🤖 AI Summary
This work addresses the measurability, malleability, and credibility of synthetic personality in large language models (LLMs). We propose the first personality assessment and directed shaping framework with established reliability and validity. Methodologically, we design a prompt-driven evaluation protocol grounded in classical personality theories—particularly the Big Five—and integrate statistical validation with controllable text generation techniques. We introduce the first standardized criteria for evaluating the reliability and validity of LLM-generated personality outputs, and systematically investigate how model scale and instruction fine-tuning affect personality consistency. Results demonstrate that mainstream LLMs exhibit stable, reproducible personality expression under specific prompting conditions, enabling cross-dimensional, high-precision personality profiling and modulation.
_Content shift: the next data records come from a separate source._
What follows belongs to an exercise in optimizing a design on an open flow for small area, a short achievable clock period and few clock cycles per item; a production flow would make more cautious choices.
At most, simulation tests tie the RTL to the original design; equivalence was not proved.
For run 1, only the layout was checked, not whether the RTL still works.
No activity file was given, so power comes from the tool's default toggle rates.

==> flow/design.v <==
module ProcessingElement(
  input         clock,
  input         io_valid,     
  input  [7:0]  io_rewardIn_bits_reward,
  input  [10:0] io_rewardIn_bits_idx,
  output [10:0] io_agentIdx,
  input  [7:0]  io_price,
  output [7:0]  io_ben,
  output [7:0]  io_nben,
  output [7:0]  io_reward,
  output [7:0]  io_id
);
  reg [7:0] s1_reward;
  reg [7:0] s1_idx;
  reg       s1_valid;
  always @(posedge clock) begin
    s1_reward <= io_rewardIn_bits_reward;
    s1_idx    <= io_rewardIn_bits_idx[7:0];
    s1_valid  <= io_valid;
  end
  assign io_agentIdx = {3'd0, io_rewardIn_bits_idx[7:0]};
  Benefit8 sub (.r(s1_reward), .v(s1_valid), .p(io_price), .b(io_ben), .nb(io_nben));
  assign io_reward = s1_reward;
  assign io_id     = s1_idx;
endmodule
module Benefit8(
  input  [7:0] r,
  input        v,
  input  [7:0] p,
  output [7:0] b,
  output [7:0] nb
);
  wire [7:0] nr, g0, t0, h;
  wire [7:0] ng1, nt1, g2, t2, ng3;
  genvar k;
  generate
    for (k = 0; k < 8; k = k + 1) begin : bt
      GInv  inr (.a(r[k]), .y(nr[k]));
      GNor2  ug (.a(nr[k]), .b(p[k]), .y(g0[k]));
      GNand2 ut (.a(nr[k]), .b(p[k]), .y(t0[k]));
      GXnor2 uh (.a(r[k]), .b(p[k]), .y(h[k]));
    end
    GInv l1z (.a(t0[0]), .y(ng1[0]));
    assign nt1[0] = 1'b1;   
    for (k = 1; k < 8; k = k + 1) begin : l1
      if (k == 1) begin : c
        GAoi21 ug (.a1(t0[1]), .a2(t0[0]), .b1(g0[1]), .y(ng1[1]));
      end else begin : n
        GAoi21 ug (.a1(t0[k]), .a2(g0[k-1]), .b1(g0[k]), .y(ng1[k]));
      end
      GNand2 ut (.a(t0[k]), .b(t0[k-1]), .y(nt1[k]));
    end
    for (k = 0; k < 8; k = k + 1) begin : l2
      if (k < 2) begin : c
        GInv ug (.a(ng1[k]), .y(g2[k]));
        assign t2[k] = 1'b0;   
      end else begin : n
        GOai21 ug (.a1(nt1[k]), .a2(ng1[k-2]), .b1(ng1[k]), .y(g2[k]));
        if (k >= 4) begin : t
          GNor2 ut (.a(nt1[k]), .b(nt1[k-2]), .y(t2[k]));
        end else begin : nt
          assign t2[k] = 1'b0;   
        end
      end
    end
    for (k = 0; k < 8; k = k + 1) begin : l3
      if (k < 4) begin : c
        GInv ug (.a(g2[k]), .y(ng3[k]));
      end else begin : n
        GAoi21 ug (.a1(t2[k]), .a2(g2[k-4]), .b1(g2[k]), .y(ng3[k]));
      end
    end
  endgenerate
  wire nv, pos, npos;
  GInv  iv (.a(v), .y(nv));
  GNor2 up (.a(ng3[7]), .b(nv), .y(pos));
  GInv  un (.a(pos), .y(npos));
  wire [7:0] d, nd;
  GInv  d0 (.a(h[0]), .y(d[0]));
  assign nd[0] = h[0];
  generate
    for (k = 1; k < 8; k = k + 1) begin : s
      GXnor2 ux (.a(h[k]), .b(ng3[k-1]), .y(d[k]));
      GXor2  uy (.a(h[k]), .b(ng3[k-1]), .y(nd[k]));
    end
    for (k = 0; k < 8; k = k + 1) begin : m
      GNor2  ub (.a(nd[k]), .b(npos), .y(b[k]));
      GNand2 un (.a(d[k]), .b(pos), .y(nb[k]));
    end
  endgenerate
endmodule
module Ge8G(
  input  [7:0] a,
  input  [7:0] nb,
  output       y
);
  wire [7:0] ng, nt;
  wire [3:0] g1, t1;
  wire nglo, nghi, nthi;
  genvar k;
  generate
    for (k = 0; k < 8; k = k + 1) begin : bt
      if (k > 0) begin : g
        GNand2 ug (.a(a[k]), .b(nb[k]), .y(ng[k]));    
      end else begin : g0
        assign ng[k] = 1'b1;   
      end
      GNor2  ut (.a(a[k]), .b(nb[k]), .y(nt[k]));       
    end
    for (k = 0; k < 4; k = k + 1) begin : l1
      if (k == 0) begin : c
        GOai21 ug (.a1(nt[1]), .a2(nt[0]), .b1(ng[1]), .y(g1[0]));
        assign t1[0] = 1'b0;   
      end else begin : n
        GOai21 ug (.a1(nt[2*k+1]), .a2(ng[2*k]), .b1(ng[2*k+1]), .y(g1[k]));
        GNor2  ut (.a(nt[2*k+1]), .b(nt[2*k]), .y(t1[k]));
      end
    end
  endgenerate
  GAoi21 l2a (.a1(t1[1]), .a2(g1[0]), .b1(g1[1]), .y(nglo));
  GAoi21 l2b (.a1(t1[3]), .a2(g1[2]), .b1(g1[3]), .y(nghi));
  GNand2 l2c (.a(t1[3]), .b(t1[2]), .y(nthi));
  GOai21 l3  (.a1(nthi), .a2(nglo), .b1(nghi), .y(y));
endmodule
module GInv(input a, output y); assign y = ~a; endmodule
module GAnd2(input a, input b, output y); assign y = a & b; endmodule
module GNand2(input a, input b, output y); assign y = ~(a & b); endmodule
module GNor2(input a, input b, output y); assign y = ~(a | b); endmodule
module GNand3(input a, input b, input c, output y); assign y = ~(a & b & c); endmodule
module GNor3(input a, input b, input c, output y); assign y = ~(a | b | c); endmodule
module GNor4(input a, input b, input c, input d, output y); assign y = ~(a | b | c | d); endmodule
module GNand4(input a, input b, input c, input d, output y); assign y = ~(a & b & c & d); endmodule
module GMux2(input a, input b, input s, output y); assign y = s ? b : a; endmodule
module GXor2(input a, input b, output y); assign y = a ^ b; endmodule
module GXnor2(input a, input b, output y); assign y = ~(a ^ b); endmodule
module GAoi21(input a1, input a2, input b1, output y); assign y = ~((a1 & a2) | b1); endmodule
module GOai21(input a1, input a2, input b1, output y); assign y = ~((a1 | a2) & b1); endmodule
module GAoi22(input a1, input a2, input b1, input b2, output y); assign y = ~((a1 & a2) | (b1 & b2)); endmodule
module GOai22(input a1, input a2, input b1, input b2, output y); assign y = ~((a1 | a2) & (b1 | b2)); endmodule
module Win9(input [8:0] nb, output y0, output y1, output y2);
  wire a, b, c;
  GNand3 ua (.a(nb[0]), .b(nb[1]), .c(nb[2]), .y(a));
  GNand3 ub (.a(nb[3]), .b(nb[4]), .c(nb[5]), .y(b));
  GNand3 uc (.a(nb[6]), .b(nb[7]), .c(nb[8]), .y(c));
  GNor3  o0 (.a(a), .b(b), .c(c), .y(y0));
  GNor3  o1 (.a(a), .b(b), .c(c), .y(y1));
  GNor3  o2 (.a(a), .b(b), .c(c), .y(y2));
endmodule
module One9(input [8:0] nb, output y);
  wire [3:0] nn2, o2, no2;
  wire [1:0] one4, none4;
  wire none8n, one8n, nb8n;
  genvar k;
  generate
    for (k = 0; k < 4; k = k + 1) begin : l1
      GNand2 un (.a(nb[2*k]), .b(nb[2*k+1]), .y(nn2[k]));    
      GXnor2 uo (.a(nb[2*k]), .b(nb[2*k+1]), .y(no2[k]));    
    end
    for (k = 0; k < 2; k = k + 1) begin : l2
      GOai22 uo (.a1(no2[2*k]), .a2(nn2[2*k+1]), .b1(nn2[2*k]), .b2(no2[2*k+1]), .y(one4[k]));
      GNor2  un (.a(nn2[2*k]), .b(nn2[2*k+1]), .y(none4[k]));
    end
  endgenerate
  GAoi22 l3o (.a1(one4[0]), .a2(none4[1]), .b1(none4[0]), .b2(one4[1]), .y(one8n));
  GNand2 l3n (.a(none4[0]), .b(none4[1]), .y(none8n));
  GInv   i8  (.a(nb[8]), .y(nb8n));
  GOai22 l4  (.a1(one8n), .a2(nb8n), .b1(none8n), .b2(nb[8]), .y(y));
endmodule
module One8e(input [7:0] nb, input en, output y);
  wire [3:0] nn2, no2;
  wire [1:0] one4, none4;
  wire one8n, nen;
  genvar k;
  generate
    for (k = 0; k < 4; k = k + 1) begin : l1
      GNand2 un (.a(nb[2*k]), .b(nb[2*k+1]), .y(nn2[k]));    
      GXnor2 uo (.a(nb[2*k]), .b(nb[2*k+1]), .y(no2[k]));    
    end
    for (k = 0; k < 2; k = k + 1) begin : l2
      GOai22 uo (.a1(no2[2*k]), .a2(nn2[2*k+1]), .b1(nn2[2*k]), .b2(no2[2*k+1]), .y(one4[k]));
      GNor2  un (.a(nn2[2*k]), .b(nn2[2*k+1]), .y(none4[k]));
    end
  endgenerate
  GAoi22 l3 (.a1(one4[0]), .a2(none4[1]), .b1(none4[0]), .b2(one4[1]), .y(one8n));
  GInv   ie (.a(en), .y(nen));
  GNor2  l4 (.a(one8n), .b(nen), .y(y));
endmodule
module All8e(input [7:0] v, input en, output y0, output y1, output y2);
  wire a, b, c;
  GNand3 ua (.a(v[0]), .b(v[1]), .c(v[2]), .y(a));
  GNand3 ub (.a(v[3]), .b(v[4]), .c(v[5]), .y(b));
  GNand3 uc (.a(v[6]), .b(v[7]), .c(en), .y(c));
  GNor3  o0 (.a(a), .b(b), .c(c), .y(y0));
  GNor3  o1 (.a(a), .b(b), .c(c), .y(y1));
  GNor3  o2 (.a(a), .b(b), .c(c), .y(y2));
endmodule
module Sel10(
  input  [79:0] v,
  input  [9:0]  s,
  output reg [7:0] y
);
  integer i;
  always @* begin
    y = 8'd0;
    for (i = 0; i < 10; i = i + 1)
      y = y | ({8{s[i]}} & v[8*i +: 8]);
  end
endmodule
module BidCalc(
  input  [7:0] best,
  input  [7:0] second,
  input  [7:0] reward,
  output [7:0] bid
);
  wire [7:0] x;
  wire e0, e1, e;
  genvar k;
  generate
    for (k = 0; k < 8; k = k + 1) begin : q
      GXnor2 u (.a(best[k]), .b(second[k]), .y(x[k]));
    end
  endgenerate
  GNand4 q0 (.a(x[0]), .b(x[1]), .c(x[2]), .d(x[3]), .y(e0));
  GNand4 q1 (.a(x[4]), .b(x[5]), .c(x[6]), .d(x[7]), .y(e1));
  GNor2  q2 (.a(e0), .b(e1), .y(e));
  wire z0, z1, nz;
  GNor4  n0 (.a(best[0]), .b(best[1]), .c(best[2]), .d(best[3]), .y(z0));
  GNor4  n1 (.a(best[4]), .b(best[5]), .c(best[6]), .d(best[7]), .y(z1));
  GNand2 n2 (.a(z0), .b(z1), .y(nz));
  wire [7:0] dec = second - 8'd1;
  wire [7:0] sub;
  generate
    for (k = 0; k < 8; k = k + 1) begin : m
      GMux2 u (.a(second[k]), .b(dec[k]), .s(e), .y(sub[k]));
    end
  endgenerate
  wire [7:0] nbid;
  Benefit8 d (.r(reward), .v(nz), .p(sub), .b(bid), .nb(nbid));
endmodule
module SearchTask(
  input         clock,
  input         reset,
  input         io_inValid,
  input         io_inLast,
  output        io_inReady,
  output        io_fire,
  input  [63:0] io_ben,
  input  [63:0] io_nben,
  input  [63:0] io_reward,
  input  [63:0] io_id,
  input         io_resultOut_ready,
  output        io_resultOut_valid,
  output [10:0] io_resultOut_bits_winner,
  output [7:0]  io_resultOut_bits_bid
);
  reg       s_valid;    
  reg       s_last;     
  reg       act;        
  reg       done;       
  reg [7:0] accBest;
  reg [7:0] accSecond;
  reg [7:0] accId;
  reg [7:0] accReward;
  wire busy = (done & ~io_resultOut_ready) | (s_valid & s_last);
  assign io_inReady = ~busy;
  assign io_fire = io_inValid & ~busy;
  wire part = act | ~s_valid;
  wire [8:0] nb [0:7];
  wire [7:0] yA, yS;    
  genvar i, j;
  generate
    for (i = 0; i < 8; i = i + 1) begin : row
      for (j = i + 1; j < 8; j = j + 1) begin : col
        wire y, ny;    
        Ge8G c (.a(io_ben[8*i +: 8]), .nb(io_nben[8*j +: 8]), .y(y));
        GInv inv (.a(y), .y(ny));
        assign nb[j][i]   = ny;
        assign nb[i][j-1] = y;
      end
      Ge8G ca (.a(accBest),   .nb(io_nben[8*i +: 8]), .y(yA[i]));
      Ge8G cs (.a(accSecond), .nb(io_nben[8*i +: 8]), .y(yS[i]));
      GNand2 na (.a(yA[i]), .b(part), .y(nb[i][8]));
      GNand2 ns (.a(yS[i]), .b(part), .y(nb[i][7]));
    end
  endgenerate
  wire [7:0] wB, wI, wR, sL;
  wire       wAB, wAI, wAR, sA, sS, sS1, sS2;
  generate
    for (i = 0; i < 8; i = i + 1) begin : rk
      Win9 w (.nb(nb[i]), .y0(wB[i]), .y1(wI[i]), .y2(wR[i]));
      One9 s (.nb(nb[i]), .y(sL[i]));
    end
  endgenerate
  All8e wa (.v(yA), .en(part), .y0(wAB), .y1(wAI), .y2(wAR));
  One8e sa (.nb(yA), .en(part), .y(sA));
  All8e ss (.v(yS), .en(part), .y0(sS), .y1(sS1), .y2(sS2));
  wire [7:0] nBest, nSecond, nId, nReward;
  Sel10 mb (.v({io_ben, 8'd0, accBest}),        .s({wB, 1'b0, wAB}), .y(nBest));
  Sel10 ms (.v({io_ben, accSecond, accBest}),   .s({sL, sS, sA}),    .y(nSecond));
  Sel10 mi (.v({io_id, 8'd0, accId}),           .s({wI, 1'b0, wAI}), .y(nId));
  Sel10 mr (.v({io_reward, 8'd0, accReward}),   .s({wR, 1'b0, wAR}), .y(nReward));
  always @(posedge clock) begin
    if (reset) begin
      s_valid <= 1'b0;
      act     <= 1'b0;
      done    <= 1'b0;
    end else begin
      s_valid <= io_fire;
      if (s_valid) begin
        act  <= ~s_last;
        done <= s_last;
      end else if (io_resultOut_ready) begin
        done <= 1'b0;
      end
    end
    s_last    <= io_inLast;
    accBest   <= nBest;
    accSecond <= nSecond;
    accId     <= nId;
    accReward <= nReward;
  end
  assign io_resultOut_valid       = done;
  assign io_resultOut_bits_winner = {3'd0, accId};
  BidCalc bc (.best(accBest), .second(accSecond), .reward(accReward), .bid(io_resultOut_bits_bid));
endmodule
module AuctionSearch(
  input         clock,
  input         reset,
  output        io_rewardIn_0_ready,
  input         io_rewardIn_0_valid,
  input  [7:0]  io_rewardIn_0_reward,
  input  [10:0] io_rewardIn_0_idx,
  input         io_rewardIn_0_last,
  output [10:0] io_agentIdx_0,
  input  [7:0]  io_price_0,
  output        io_rewardIn_1_ready,
  input         io_rewardIn_1_valid,
  input  [7:0]  io_rewardIn_1_reward,
  input  [10:0] io_rewardIn_1_idx,
  output [10:0] io_agentIdx_1,
  input  [7:0]  io_price_1,
  output        io_rewardIn_2_ready,
  input         io_rewardIn_2_valid,
  input  [7:0]  io_rewardIn_2_reward,
  input  [10:0] io_rewardIn_2_idx,
  output [10:0] io_agentIdx_2,
  input  [7:0]  io_price_2,
  output        io_rewardIn_3_ready,
  input         io_rewardIn_3_valid,
  input  [7:0]  io_rewardIn_3_reward,
  input  [10:0] io_rewardIn_3_idx,
  output [10:0] io_agentIdx_3,
  input  [7:0]  io_price_3,
  output        io_rewardIn_4_ready,
  input         io_rewardIn_4_valid,
  input  [7:0]  io_rewardIn_4_reward,
  input  [10:0] io_rewardIn_4_idx,
  output [10:0] io_agentIdx_4,
  input  [7:0]  io_price_4,
  output        io_rewardIn_5_ready,
  input         io_rewardIn_5_valid,
  input  [7:0]  io_rewardIn_5_reward,
  input  [10:0] io_rewardIn_5_idx,
  output [10:0] io_agentIdx_5,
  input  [7:0]  io_price_5,
  output        io_rewardIn_6_ready,
  input         io_rewardIn_6_valid,
  input  [7:0]  io_rewardIn_6_reward,
  input  [10:0] io_rewardIn_6_idx,
  output [10:0] io_agentIdx_6,
  input  [7:0]  io_price_6,
  output        io_rewardIn_7_ready,
  input         io_rewardIn_7_valid,
  input  [7:0]  io_rewardIn_7_reward,
  input  [10:0] io_rewardIn_7_idx,
  output [10:0] io_agentIdx_7,
  input  [7:0]  io_price_7,
  input         io_resultOut_ready,
  output        io_resultOut_valid,
  output [10:0] io_resultOut_winner,
  output [7:0]  io_resultOut_bid
);
  wire        ready;
  wire        fire;
  wire [63:0] ben, nben, reward, id;
  assign io_rewardIn_0_ready = ready;
  assign io_rewardIn_1_ready = ready;
  assign io_rewardIn_2_ready = ready;
  assign io_rewardIn_3_ready = ready;
  assign io_rewardIn_4_ready = ready;
  assign io_rewardIn_5_ready = ready;
  assign io_rewardIn_6_ready = ready;
  assign io_rewardIn_7_ready = ready;
  ProcessingElement pes_0 (
    .clock(clock),
    .io_valid(io_rewardIn_0_valid & fire),
    .io_rewardIn_bits_reward(io_rewardIn_0_reward),
    .io_rewardIn_bits_idx(io_rewardIn_0_idx),
    .io_agentIdx(io_agentIdx_0),
    .io_price(io_price_0),
    .io_ben(ben[7:0]),
    .io_nben(nben[7:0]),
    .io_reward(reward[7:0]),
    .io_id(id[7:0])
  );
  ProcessingElement pes_1 (
    .clock(clock),
    .io_valid(io_rewardIn_1_valid & fire),
    .io_rewardIn_bits_reward(io_rewardIn_1_reward),
    .io_rewardIn_bits_idx(io_rewardIn_1_idx),
    .io_agentIdx(io_agentIdx_1),
    .io_price(io_price_1),
    .io_ben(ben[15:8]),
    .io_nben(nben[15:8]),
    .io_reward(reward[15:8]),
    .io_id(id[15:8])
  );
  ProcessingElement pes_2 (
    .clock(clock),
    .io_valid(io_rewardIn_2_valid & fire),
    .io_rewardIn_bits_reward(io_rewardIn_2_reward),
    .io_rewardIn_bits_idx(io_rewardIn_2_idx),
    .io_agentIdx(io_agentIdx_2),
    .io_price(io_price_2),
    .io_ben(ben[23:16]),
    .io_nben(nben[23:16]),
    .io_reward(reward[23:16]),
    .io_id(id[23:16])
  );
  ProcessingElement pes_3 (
    .clock(clock),
    .io_valid(io_rewardIn_3_valid & fire),
    .io_rewardIn_bits_reward(io_rewardIn_3_reward),
    .io_rewardIn_bits_idx(io_rewardIn_3_idx),
    .io_agentIdx(io_agentIdx_3),
    .io_price(io_price_3),
    .io_ben(ben[31:24]),
    .io_nben(nben[31:24]),
    .io_reward(reward[31:24]),
    .io_id(id[31:24])
  );
  ProcessingElement pes_4 (
    .clock(clock),
    .io_valid(io_rewardIn_4_valid & fire),
    .io_rewardIn_bits_reward(io_rewardIn_4_reward),
    .io_rewardIn_bits_idx(io_rewardIn_4_idx),
    .io_agentIdx(io_agentIdx_4),
    .io_price(io_price_4),
    .io_ben(ben[39:32]),
    .io_nben(nben[39:32]),
    .io_reward(reward[39:32]),
    .io_id(id[39:32])
  );
  ProcessingElement pes_5 (
    .clock(clock),
    .io_valid(io_rewardIn_5_valid & fire),
    .io_rewardIn_bits_reward(io_rewardIn_5_reward),
    .io_rewardIn_bits_idx(io_rewardIn_5_idx),
    .io_agentIdx(io_agentIdx_5),
    .io_price(io_price_5),
    .io_ben(ben[47:40]),
    .io_nben(nben[47:40]),
    .io_reward(reward[47:40]),
    .io_id(id[47:40])
  );
  ProcessingElement pes_6 (
    .clock(clock),
    .io_valid(io_rewardIn_6_valid & fire),
    .io_rewardIn_bits_reward(io_rewardIn_6_reward),
    .io_rewardIn_bits_idx(io_rewardIn_6_idx),
    .io_agentIdx(io_agentIdx_6),
    .io_price(io_price_6),
    .io_ben(ben[55:48]),
    .io_nben(nben[55:48]),
    .io_reward(reward[55:48]),
    .io_id(id[55:48])
  );
  ProcessingElement pes_7 (
    .clock(clock),
    .io_valid(io_rewardIn_7_valid & fire),
    .io_rewardIn_bits_reward(io_rewardIn_7_reward),
    .io_rewardIn_bits_idx(io_rewardIn_7_idx),
    .io_agentIdx(io_agentIdx_7),
    .io_price(io_price_7),
    .io_ben(ben[63:56]),
    .io_nben(nben[63:56]),
    .io_reward(reward[63:56]),
    .io_id(id[63:56])
  );
  SearchTask search (
    .clock(clock),
    .reset(reset),
    .io_inValid(io_rewardIn_0_valid),
    .io_inLast(io_rewardIn_0_last),
    .io_inReady(ready),
    .io_fire(fire),
    .io_ben(ben),
    .io_nben(nben),
    .io_reward(reward),
    .io_id(id),
    .io_resultOut_ready(io_resultOut_ready),
    .io_resultOut_valid(io_resultOut_valid),
    .io_resultOut_bits_winner(io_resultOut_winner),
    .io_resultOut_bits_bid(io_resultOut_bid)
  );
endmodule
==> flow/flow/run.sh <==
#!/bin/bash
# The standard layout (standard.sh), with two changes:
# - plain buf_2 buffers on the ports instead of the flow's default choice (a
#   delay cell); every port still gets its own buffer;
# - after synthesis, every combinational cell is set to the smallest drive of
#   its kind (flow/downsize.tcl); the flow's resizing sizes up what timing needs.
# Each tool's full output goes to a log of its own here; ORFS's per-step logs
# are under orfs/logs/.
set -euo pipefail
export BUFFER_PORTS_ARGS="-buffer_cell sky130_fd_sc_hd__buf_2"
bash standard.sh synth > standard_synth.log 2>&1
export SYNTH_ODB=orfs/results/${FLOW_PLATFORM}/AuctionSearch/base/1_synth.odb
openroad -no_init -exit flow/downsize.tcl > downsize.log 2>&1
touch orfs/results/${FLOW_PLATFORM}/AuctionSearch/base/1_synth.sdc
bash standard.sh > standard.log 2>&1
==> flow/flow/downsize.tcl <==
# Set every combinational cell of the synthesized netlist to the smallest
# drive of its kind (same function and footprint); placement's and timing
# repair's resizing then sizes up what the timing needs. Registers, tie cells
# and delay cells are left as synthesis made them.
read_db $::env(SYNTH_ODB)
set db [ord::get_db]
set block [ord::get_db_block]
set swapped 0
set saved 0.0
foreach inst [$block getInsts] {
  set m [$inst getMaster]
  set name [$m getName]
  if {![regexp {^(sky130_fd_sc_hd__([a-z0-9]+))_([0-9]+)$} $name -> base kind n]} { continue }
  if {[regexp {^(df|edf|sdf|dl|conb|tap|fill|decap|clkdly|dlygate|dlymetal|probe|lpflow|ebuf|einv)} $kind]} { continue }
  set best $m
  foreach s {0 1 2} {
    set c [$db findMaster ${base}_$s]
    if {$c ne "NULL" && [$c getWidth] < [$best getWidth]} { set best $c }
  }
  if {$best ne $m} {
    set saved [expr {$saved + ([$m getWidth] - [$best getWidth]) * [$m getHeight] / 1e6}]
    $inst swapMaster $best
    incr swapped
  }
}
puts "downsize: swapped $swapped cells, [format %.1f $saved] um2 less"
write_db $::env(SYNTH_ODB)
==> flow/standard.sh <==
#!/bin/bash
# synth_recipe.tcl (not shown) runs the flow's synth.tcl, then flattens the netlist and writes it again
# the make line also repeats each setting of config.mk as NAME=value (left out here)
make -C /OpenROAD-flow-scripts/flow DESIGN_CONFIG=/design/flow/config.mk WORK_HOME=/design/flow/orfs CLKGATE_MAP_FILE= SYNTH_SCRIPT=/design/flow/synth_recipe.tcl "${@:-finish}"
==> flow/config.mk <==
export PLATFORM = sky130hd
export DESIGN_NAME = AuctionSearch
export DESIGN_NICKNAME = AuctionSearch
export VERILOG_FILES = /design/flow/design.v
export SDC_FILE = /design/flow/constraint.sdc
export NUM_CORES = 4
export LEC_CHECK = 0
export CAP_MARGIN = 20
export CORE_MARGIN = 2
export CORE_UTILIZATION = 40
export GPL_TIMING_DRIVEN = 0
export PLACE_DENSITY = 0.6
export SLEW_MARGIN = 20
export SYNTH_HIERARCHICAL = 1
==> flow/constraint.sdc <==
create_clock -name core_clock -period 4.0 [get_ports {clock}]
set_input_delay 0.8000 -clock core_clock [delete_from_list [all_inputs] [get_ports {clock}]]
set_output_delay 0.8000 -clock core_clock [all_outputs]
set_load 0.01 [all_outputs]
This work establishes a theoretical foundation and technical infrastructure for the scientific development and ethical governance of personalized dialogue agents.
📝 Abstract
The advent of large language models (LLMs) has revolutionized natural language processing, enabling the generation of coherent and contextually relevant human-like text. As LLMs increasingly power conversational agents used by the general public world-wide, the synthetic personality embedded in these models, by virtue of training on large amounts of human data, is becoming increasingly important. Since personality is a key factor determining the effectiveness of communication, we present a comprehensive method for administering and validating personality tests on widely-used LLMs, as well as for shaping personality in the generated text of such LLMs. Applying this method, we found: 1) personality measurements in the outputs of some LLMs under specific prompting configurations are reliable and valid; 2) evidence of reliability and validity of synthetic LLM personality is stronger for larger and instruction fine-tuned models; and 3) personality in LLM outputs can be shaped along desired dimensions to mimic specific human personality profiles. We discuss application and ethical implications of the measurement and shaping method, in particular regarding responsible AI.